§ **WHAT TO PRODUCE**
Write out the entries below exactly. End with the line that contains "its lower partner".

Collected data
++++++

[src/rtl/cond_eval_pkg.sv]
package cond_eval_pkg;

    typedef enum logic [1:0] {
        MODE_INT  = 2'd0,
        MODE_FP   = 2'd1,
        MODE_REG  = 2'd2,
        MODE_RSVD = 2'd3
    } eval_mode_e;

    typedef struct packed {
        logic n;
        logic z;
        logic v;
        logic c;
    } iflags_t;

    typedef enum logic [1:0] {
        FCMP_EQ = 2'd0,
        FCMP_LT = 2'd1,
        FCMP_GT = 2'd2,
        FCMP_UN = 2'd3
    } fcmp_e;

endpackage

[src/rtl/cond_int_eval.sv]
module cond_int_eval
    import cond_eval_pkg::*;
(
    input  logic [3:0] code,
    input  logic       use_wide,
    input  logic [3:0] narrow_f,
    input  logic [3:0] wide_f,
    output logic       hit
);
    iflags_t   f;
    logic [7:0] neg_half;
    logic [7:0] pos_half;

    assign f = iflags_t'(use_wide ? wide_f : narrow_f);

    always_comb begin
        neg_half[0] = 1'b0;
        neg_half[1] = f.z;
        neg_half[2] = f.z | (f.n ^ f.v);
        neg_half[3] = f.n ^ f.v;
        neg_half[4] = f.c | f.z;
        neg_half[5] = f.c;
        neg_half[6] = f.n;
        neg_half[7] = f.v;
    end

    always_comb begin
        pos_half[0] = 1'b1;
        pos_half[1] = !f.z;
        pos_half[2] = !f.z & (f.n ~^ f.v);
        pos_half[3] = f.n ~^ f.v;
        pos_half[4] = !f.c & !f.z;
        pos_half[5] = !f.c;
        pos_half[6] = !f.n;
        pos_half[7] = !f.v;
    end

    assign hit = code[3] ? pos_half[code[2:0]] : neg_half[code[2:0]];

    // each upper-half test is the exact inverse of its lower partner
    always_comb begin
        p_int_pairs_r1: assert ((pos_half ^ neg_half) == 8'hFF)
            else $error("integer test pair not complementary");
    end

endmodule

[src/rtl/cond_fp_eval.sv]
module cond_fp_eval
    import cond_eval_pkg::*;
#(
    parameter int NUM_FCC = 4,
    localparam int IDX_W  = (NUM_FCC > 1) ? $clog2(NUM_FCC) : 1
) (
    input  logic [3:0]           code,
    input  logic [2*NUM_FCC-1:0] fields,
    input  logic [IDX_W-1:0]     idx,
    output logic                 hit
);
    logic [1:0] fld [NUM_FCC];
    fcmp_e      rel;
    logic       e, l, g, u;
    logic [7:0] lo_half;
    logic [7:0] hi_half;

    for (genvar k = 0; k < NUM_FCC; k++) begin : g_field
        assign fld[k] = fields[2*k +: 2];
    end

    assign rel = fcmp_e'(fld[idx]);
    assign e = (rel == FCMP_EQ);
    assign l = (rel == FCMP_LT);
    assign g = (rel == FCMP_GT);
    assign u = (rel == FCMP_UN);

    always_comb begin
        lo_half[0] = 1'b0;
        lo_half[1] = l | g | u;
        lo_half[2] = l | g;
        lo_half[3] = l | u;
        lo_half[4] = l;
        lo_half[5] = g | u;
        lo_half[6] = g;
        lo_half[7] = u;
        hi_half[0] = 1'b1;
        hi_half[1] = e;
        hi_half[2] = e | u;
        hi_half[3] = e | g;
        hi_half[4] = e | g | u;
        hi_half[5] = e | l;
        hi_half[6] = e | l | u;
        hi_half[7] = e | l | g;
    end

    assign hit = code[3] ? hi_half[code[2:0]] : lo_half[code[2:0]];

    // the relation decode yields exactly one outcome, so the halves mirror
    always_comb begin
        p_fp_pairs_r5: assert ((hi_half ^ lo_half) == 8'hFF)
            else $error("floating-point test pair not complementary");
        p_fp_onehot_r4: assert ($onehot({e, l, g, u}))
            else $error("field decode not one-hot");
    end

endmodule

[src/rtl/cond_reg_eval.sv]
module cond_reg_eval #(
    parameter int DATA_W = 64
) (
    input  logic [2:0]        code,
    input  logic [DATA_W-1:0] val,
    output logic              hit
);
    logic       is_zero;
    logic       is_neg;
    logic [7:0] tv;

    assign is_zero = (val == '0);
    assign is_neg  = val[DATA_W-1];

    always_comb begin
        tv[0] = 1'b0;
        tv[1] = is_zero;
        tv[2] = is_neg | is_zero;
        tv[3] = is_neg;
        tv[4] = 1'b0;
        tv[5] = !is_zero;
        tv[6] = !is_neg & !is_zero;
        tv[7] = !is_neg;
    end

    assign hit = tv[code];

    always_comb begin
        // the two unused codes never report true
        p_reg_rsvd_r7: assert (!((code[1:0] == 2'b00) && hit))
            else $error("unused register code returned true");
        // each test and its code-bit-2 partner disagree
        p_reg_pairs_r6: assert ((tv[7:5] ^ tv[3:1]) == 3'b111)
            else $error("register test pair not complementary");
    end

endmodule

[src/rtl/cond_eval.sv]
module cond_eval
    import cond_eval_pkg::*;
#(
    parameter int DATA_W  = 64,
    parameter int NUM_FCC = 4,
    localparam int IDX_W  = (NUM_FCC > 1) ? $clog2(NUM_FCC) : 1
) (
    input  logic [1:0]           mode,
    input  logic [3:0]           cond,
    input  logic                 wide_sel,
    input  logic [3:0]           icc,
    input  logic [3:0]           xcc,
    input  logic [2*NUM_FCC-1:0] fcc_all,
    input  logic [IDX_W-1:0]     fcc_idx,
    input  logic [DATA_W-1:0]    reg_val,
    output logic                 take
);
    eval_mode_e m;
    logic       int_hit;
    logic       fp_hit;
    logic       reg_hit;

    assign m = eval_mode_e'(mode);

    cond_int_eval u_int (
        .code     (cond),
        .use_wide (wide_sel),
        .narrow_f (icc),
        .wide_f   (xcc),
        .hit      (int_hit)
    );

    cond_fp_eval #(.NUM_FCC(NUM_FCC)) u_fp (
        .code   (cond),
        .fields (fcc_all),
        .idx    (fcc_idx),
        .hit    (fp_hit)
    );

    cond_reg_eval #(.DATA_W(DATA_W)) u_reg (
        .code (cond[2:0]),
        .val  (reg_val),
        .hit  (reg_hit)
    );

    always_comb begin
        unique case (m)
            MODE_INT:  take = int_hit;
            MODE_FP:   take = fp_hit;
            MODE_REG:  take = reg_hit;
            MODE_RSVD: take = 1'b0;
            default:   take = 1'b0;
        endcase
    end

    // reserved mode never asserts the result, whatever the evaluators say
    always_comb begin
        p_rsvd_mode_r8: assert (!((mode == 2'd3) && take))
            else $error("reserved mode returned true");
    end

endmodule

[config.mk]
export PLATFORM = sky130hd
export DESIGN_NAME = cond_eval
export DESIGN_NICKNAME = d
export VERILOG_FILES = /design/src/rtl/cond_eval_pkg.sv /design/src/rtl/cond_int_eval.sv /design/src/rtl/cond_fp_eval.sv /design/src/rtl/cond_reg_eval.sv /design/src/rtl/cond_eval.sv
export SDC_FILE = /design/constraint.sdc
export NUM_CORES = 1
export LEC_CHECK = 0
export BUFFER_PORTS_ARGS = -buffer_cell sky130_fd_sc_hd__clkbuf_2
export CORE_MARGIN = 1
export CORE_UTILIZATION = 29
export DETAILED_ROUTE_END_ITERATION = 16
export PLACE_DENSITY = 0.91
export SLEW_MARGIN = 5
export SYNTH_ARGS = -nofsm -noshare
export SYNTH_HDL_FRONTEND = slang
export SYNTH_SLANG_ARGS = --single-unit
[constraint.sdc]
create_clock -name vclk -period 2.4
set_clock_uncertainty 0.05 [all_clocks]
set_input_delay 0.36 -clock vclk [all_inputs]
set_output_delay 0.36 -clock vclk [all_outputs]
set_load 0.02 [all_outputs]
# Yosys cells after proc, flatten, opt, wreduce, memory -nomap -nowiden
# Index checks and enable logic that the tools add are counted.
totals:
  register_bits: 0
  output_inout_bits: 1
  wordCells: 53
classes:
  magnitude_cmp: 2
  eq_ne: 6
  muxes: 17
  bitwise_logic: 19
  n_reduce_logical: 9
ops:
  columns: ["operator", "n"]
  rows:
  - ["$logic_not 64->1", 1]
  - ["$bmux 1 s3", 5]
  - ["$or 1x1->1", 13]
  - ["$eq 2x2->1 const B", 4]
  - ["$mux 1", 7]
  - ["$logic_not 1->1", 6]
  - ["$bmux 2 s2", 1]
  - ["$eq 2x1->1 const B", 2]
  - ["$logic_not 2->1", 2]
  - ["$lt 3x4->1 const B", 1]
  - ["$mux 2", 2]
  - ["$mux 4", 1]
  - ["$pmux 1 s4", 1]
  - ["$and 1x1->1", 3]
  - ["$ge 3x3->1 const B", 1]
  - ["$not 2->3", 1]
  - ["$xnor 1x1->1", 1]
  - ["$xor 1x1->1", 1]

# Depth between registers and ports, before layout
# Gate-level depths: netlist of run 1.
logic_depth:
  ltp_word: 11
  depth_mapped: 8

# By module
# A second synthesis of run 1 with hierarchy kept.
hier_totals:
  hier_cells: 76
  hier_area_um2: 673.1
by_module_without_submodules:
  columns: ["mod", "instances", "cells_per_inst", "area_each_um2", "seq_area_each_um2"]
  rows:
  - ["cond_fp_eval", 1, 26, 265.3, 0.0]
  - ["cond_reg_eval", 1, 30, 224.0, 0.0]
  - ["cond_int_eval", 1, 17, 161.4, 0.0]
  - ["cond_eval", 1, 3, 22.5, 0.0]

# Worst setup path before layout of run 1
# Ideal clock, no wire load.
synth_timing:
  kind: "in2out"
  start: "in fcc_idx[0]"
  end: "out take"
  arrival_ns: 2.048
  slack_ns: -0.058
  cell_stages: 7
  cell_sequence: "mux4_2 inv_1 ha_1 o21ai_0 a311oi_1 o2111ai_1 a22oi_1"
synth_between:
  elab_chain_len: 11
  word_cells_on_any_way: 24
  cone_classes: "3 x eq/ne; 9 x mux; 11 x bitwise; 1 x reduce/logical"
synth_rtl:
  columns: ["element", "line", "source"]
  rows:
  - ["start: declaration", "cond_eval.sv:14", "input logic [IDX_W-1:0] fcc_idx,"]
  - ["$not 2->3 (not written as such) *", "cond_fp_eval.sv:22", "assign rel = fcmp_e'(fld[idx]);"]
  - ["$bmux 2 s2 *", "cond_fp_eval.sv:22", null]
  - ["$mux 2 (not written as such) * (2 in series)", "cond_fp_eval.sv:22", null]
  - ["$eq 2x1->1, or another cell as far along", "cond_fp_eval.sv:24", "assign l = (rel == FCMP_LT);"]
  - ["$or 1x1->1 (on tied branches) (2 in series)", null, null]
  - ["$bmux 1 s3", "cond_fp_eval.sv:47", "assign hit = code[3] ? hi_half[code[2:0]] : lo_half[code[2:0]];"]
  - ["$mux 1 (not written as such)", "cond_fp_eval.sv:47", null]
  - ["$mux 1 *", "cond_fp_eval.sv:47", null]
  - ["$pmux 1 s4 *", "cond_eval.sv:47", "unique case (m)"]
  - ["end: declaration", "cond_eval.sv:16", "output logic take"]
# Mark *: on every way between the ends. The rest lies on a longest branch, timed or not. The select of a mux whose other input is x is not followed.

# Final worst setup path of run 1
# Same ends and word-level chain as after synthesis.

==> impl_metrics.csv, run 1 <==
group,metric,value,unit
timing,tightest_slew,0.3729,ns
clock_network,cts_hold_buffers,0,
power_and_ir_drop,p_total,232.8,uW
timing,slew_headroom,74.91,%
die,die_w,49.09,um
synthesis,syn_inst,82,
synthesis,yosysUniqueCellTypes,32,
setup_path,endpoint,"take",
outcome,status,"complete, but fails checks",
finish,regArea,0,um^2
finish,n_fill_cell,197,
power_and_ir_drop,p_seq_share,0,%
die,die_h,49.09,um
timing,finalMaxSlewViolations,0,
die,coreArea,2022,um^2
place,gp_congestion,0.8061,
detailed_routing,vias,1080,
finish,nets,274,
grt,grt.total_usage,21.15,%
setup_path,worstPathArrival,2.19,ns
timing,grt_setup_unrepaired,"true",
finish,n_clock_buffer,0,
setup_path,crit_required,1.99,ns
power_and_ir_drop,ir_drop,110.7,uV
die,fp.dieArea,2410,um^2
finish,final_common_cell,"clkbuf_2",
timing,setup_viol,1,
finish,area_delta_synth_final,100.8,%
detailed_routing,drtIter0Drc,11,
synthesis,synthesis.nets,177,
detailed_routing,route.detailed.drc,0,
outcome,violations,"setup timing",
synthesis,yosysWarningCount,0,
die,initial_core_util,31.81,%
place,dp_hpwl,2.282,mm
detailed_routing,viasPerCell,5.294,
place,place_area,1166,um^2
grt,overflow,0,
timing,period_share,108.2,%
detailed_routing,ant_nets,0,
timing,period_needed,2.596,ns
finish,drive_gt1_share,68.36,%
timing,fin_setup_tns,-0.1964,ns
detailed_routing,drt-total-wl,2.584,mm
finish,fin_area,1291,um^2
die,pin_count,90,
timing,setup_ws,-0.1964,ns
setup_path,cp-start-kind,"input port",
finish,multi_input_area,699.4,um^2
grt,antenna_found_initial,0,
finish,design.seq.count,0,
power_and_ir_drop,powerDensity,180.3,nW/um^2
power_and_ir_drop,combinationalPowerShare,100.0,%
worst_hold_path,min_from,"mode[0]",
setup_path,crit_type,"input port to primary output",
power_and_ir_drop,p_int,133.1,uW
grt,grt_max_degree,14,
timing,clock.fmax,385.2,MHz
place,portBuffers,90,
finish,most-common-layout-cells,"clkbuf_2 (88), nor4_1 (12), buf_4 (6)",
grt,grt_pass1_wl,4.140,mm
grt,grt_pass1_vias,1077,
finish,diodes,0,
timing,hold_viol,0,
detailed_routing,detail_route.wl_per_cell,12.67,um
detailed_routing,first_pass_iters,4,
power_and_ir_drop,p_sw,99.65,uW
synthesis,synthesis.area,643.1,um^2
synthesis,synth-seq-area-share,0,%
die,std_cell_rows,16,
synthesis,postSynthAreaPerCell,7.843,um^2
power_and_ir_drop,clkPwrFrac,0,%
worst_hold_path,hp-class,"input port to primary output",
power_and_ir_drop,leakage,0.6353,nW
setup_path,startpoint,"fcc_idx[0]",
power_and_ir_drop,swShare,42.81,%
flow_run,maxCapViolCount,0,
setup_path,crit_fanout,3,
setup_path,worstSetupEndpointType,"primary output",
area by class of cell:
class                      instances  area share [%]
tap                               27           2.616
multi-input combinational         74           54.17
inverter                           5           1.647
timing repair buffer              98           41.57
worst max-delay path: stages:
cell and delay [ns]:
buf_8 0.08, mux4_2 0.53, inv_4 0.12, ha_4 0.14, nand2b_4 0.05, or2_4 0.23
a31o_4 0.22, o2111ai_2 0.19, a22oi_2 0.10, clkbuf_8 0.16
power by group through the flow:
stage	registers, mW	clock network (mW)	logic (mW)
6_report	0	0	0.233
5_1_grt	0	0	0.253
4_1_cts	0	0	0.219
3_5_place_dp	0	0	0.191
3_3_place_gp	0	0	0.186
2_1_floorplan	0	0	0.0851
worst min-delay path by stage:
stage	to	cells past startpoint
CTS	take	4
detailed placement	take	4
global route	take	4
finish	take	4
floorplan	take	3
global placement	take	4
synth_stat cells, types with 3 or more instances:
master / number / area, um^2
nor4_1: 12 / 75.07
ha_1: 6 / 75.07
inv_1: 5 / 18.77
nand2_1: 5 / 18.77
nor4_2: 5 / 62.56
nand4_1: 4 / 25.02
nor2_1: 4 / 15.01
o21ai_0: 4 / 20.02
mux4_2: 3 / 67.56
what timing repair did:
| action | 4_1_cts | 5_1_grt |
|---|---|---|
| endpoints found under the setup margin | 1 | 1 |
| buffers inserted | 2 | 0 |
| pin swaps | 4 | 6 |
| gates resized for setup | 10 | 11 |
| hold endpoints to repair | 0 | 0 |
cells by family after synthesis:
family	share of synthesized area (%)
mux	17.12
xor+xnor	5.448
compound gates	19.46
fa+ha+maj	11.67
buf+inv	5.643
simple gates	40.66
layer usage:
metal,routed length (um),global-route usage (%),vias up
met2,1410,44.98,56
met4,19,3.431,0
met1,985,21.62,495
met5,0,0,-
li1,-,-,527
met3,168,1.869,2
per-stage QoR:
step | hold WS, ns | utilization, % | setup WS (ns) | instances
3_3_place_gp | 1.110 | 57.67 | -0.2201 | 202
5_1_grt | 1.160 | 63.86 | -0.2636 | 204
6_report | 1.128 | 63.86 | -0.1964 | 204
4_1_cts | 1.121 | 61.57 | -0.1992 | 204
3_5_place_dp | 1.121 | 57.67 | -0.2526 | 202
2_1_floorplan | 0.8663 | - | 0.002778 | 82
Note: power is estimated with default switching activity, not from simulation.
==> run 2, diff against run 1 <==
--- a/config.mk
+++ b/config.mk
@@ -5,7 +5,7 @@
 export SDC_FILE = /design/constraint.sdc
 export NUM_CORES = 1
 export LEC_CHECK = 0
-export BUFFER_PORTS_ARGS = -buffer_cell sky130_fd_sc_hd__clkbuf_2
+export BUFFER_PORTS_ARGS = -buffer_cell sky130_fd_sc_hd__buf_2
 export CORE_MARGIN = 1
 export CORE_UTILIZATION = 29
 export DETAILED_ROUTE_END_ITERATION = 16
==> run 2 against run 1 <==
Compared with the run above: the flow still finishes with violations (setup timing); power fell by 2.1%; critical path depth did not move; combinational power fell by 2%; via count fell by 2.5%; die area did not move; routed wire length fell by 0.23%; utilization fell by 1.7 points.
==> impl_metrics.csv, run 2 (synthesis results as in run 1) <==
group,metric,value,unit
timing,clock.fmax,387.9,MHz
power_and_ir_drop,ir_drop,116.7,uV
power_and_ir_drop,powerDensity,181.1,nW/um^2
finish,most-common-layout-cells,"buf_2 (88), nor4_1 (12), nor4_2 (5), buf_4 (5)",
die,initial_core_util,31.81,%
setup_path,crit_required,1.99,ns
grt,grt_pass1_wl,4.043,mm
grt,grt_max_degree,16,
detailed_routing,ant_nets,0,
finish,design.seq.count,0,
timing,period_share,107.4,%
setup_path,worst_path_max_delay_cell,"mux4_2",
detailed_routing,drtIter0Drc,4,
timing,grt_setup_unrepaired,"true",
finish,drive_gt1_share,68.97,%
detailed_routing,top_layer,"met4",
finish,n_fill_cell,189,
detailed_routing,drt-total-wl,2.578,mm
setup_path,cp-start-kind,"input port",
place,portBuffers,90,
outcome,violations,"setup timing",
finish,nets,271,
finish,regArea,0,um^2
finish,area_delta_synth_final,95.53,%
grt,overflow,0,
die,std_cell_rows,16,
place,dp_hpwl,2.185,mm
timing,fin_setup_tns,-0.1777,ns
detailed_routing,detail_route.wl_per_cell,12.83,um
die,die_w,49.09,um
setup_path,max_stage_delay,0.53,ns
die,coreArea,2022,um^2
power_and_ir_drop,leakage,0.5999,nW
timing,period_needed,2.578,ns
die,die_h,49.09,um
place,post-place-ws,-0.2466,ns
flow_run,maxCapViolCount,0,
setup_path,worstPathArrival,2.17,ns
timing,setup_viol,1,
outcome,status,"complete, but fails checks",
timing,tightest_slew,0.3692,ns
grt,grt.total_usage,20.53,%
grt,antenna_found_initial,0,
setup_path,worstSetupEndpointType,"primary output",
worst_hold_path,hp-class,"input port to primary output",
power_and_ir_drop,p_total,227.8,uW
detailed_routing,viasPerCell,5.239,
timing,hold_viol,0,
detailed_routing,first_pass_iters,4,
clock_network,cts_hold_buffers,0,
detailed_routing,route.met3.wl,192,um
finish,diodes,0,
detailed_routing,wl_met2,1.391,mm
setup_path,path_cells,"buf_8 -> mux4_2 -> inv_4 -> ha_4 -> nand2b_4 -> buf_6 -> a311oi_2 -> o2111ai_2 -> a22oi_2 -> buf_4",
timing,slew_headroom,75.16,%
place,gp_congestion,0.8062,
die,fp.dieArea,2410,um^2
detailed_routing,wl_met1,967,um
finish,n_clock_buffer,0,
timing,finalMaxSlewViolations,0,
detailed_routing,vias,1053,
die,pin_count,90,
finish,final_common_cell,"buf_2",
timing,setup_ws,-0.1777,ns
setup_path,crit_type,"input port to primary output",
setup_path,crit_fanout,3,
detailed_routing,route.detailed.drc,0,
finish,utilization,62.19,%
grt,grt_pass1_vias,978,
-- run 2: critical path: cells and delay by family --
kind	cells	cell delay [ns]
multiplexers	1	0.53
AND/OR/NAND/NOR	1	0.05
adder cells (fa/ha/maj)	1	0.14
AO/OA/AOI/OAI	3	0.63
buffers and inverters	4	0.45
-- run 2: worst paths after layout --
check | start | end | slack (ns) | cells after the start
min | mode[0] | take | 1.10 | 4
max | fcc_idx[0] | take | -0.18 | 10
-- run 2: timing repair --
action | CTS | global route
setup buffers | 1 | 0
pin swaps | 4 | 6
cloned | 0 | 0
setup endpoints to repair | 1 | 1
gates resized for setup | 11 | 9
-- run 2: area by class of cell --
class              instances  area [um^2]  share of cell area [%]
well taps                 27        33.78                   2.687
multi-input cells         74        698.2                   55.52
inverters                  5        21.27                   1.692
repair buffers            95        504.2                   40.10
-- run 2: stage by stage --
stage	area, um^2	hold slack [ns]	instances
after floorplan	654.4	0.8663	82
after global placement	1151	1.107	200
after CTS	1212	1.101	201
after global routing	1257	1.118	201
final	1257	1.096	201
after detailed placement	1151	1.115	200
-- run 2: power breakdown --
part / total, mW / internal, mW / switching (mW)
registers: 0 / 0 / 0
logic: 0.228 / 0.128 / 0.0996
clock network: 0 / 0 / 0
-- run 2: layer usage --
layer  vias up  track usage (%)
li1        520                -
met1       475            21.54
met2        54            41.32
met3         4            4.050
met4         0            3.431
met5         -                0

++++++

§ **EXERCISE ANSWER**
[src/rtl/cond_eval_pkg.sv]
package cond_eval_pkg;

    typedef enum logic [1:0] {
        MODE_INT  = 2'd0,
        MODE_FP   = 2'd1,
        MODE_REG  = 2'd2,
        MODE_RSVD = 2'd3
    } eval_mode_e;

    typedef struct packed {
        logic n;
        logic z;
        logic v;
        logic c;
    } iflags_t;

    typedef enum logic [1:0] {
        FCMP_EQ = 2'd0,
        FCMP_LT = 2'd1,
        FCMP_GT = 2'd2,
        FCMP_UN = 2'd3
    } fcmp_e;

endpackage

[src/rtl/cond_int_eval.sv]
module cond_int_eval
    import cond_eval_pkg::*;
(
    input  logic [3:0] code,
    input  logic       use_wide,
    input  logic [3:0] narrow_f,
    input  logic [3:0] wide_f,
    output logic       hit
);
    iflags_t   f;
    logic [7:0] neg_half;
    logic [7:0] pos_half;

    assign f = iflags_t'(use_wide ? wide_f : narrow_f);

    always_comb begin
        neg_half[0] = 1'b0;
        neg_half[1] = f.z;
        neg_half[2] = f.z | (f.n ^ f.v);
        neg_half[3] = f.n ^ f.v;
        neg_half[4] = f.c | f.z;
        neg_half[5] = f.c;
        neg_half[6] = f.n;
        neg_half[7] = f.v;
    end

    always_comb begin
        pos_half[0] = 1'b1;
        pos_half[1] = !f.z;
        pos_half[2] = !f.z & (f.n ~^ f.v);
        pos_half[3] = f.n ~^ f.v;
        pos_half[4] = !f.c & !f.z;
        pos_half[5] = !f.c;
        pos_half[6] = !f.n;
        pos_half[7] = !f.v;
    end

    assign hit = code[3] ? pos_half[code[2:0]] : neg_half[code[2:0]];

    // each upper-half test is the exact inverse of its lower partner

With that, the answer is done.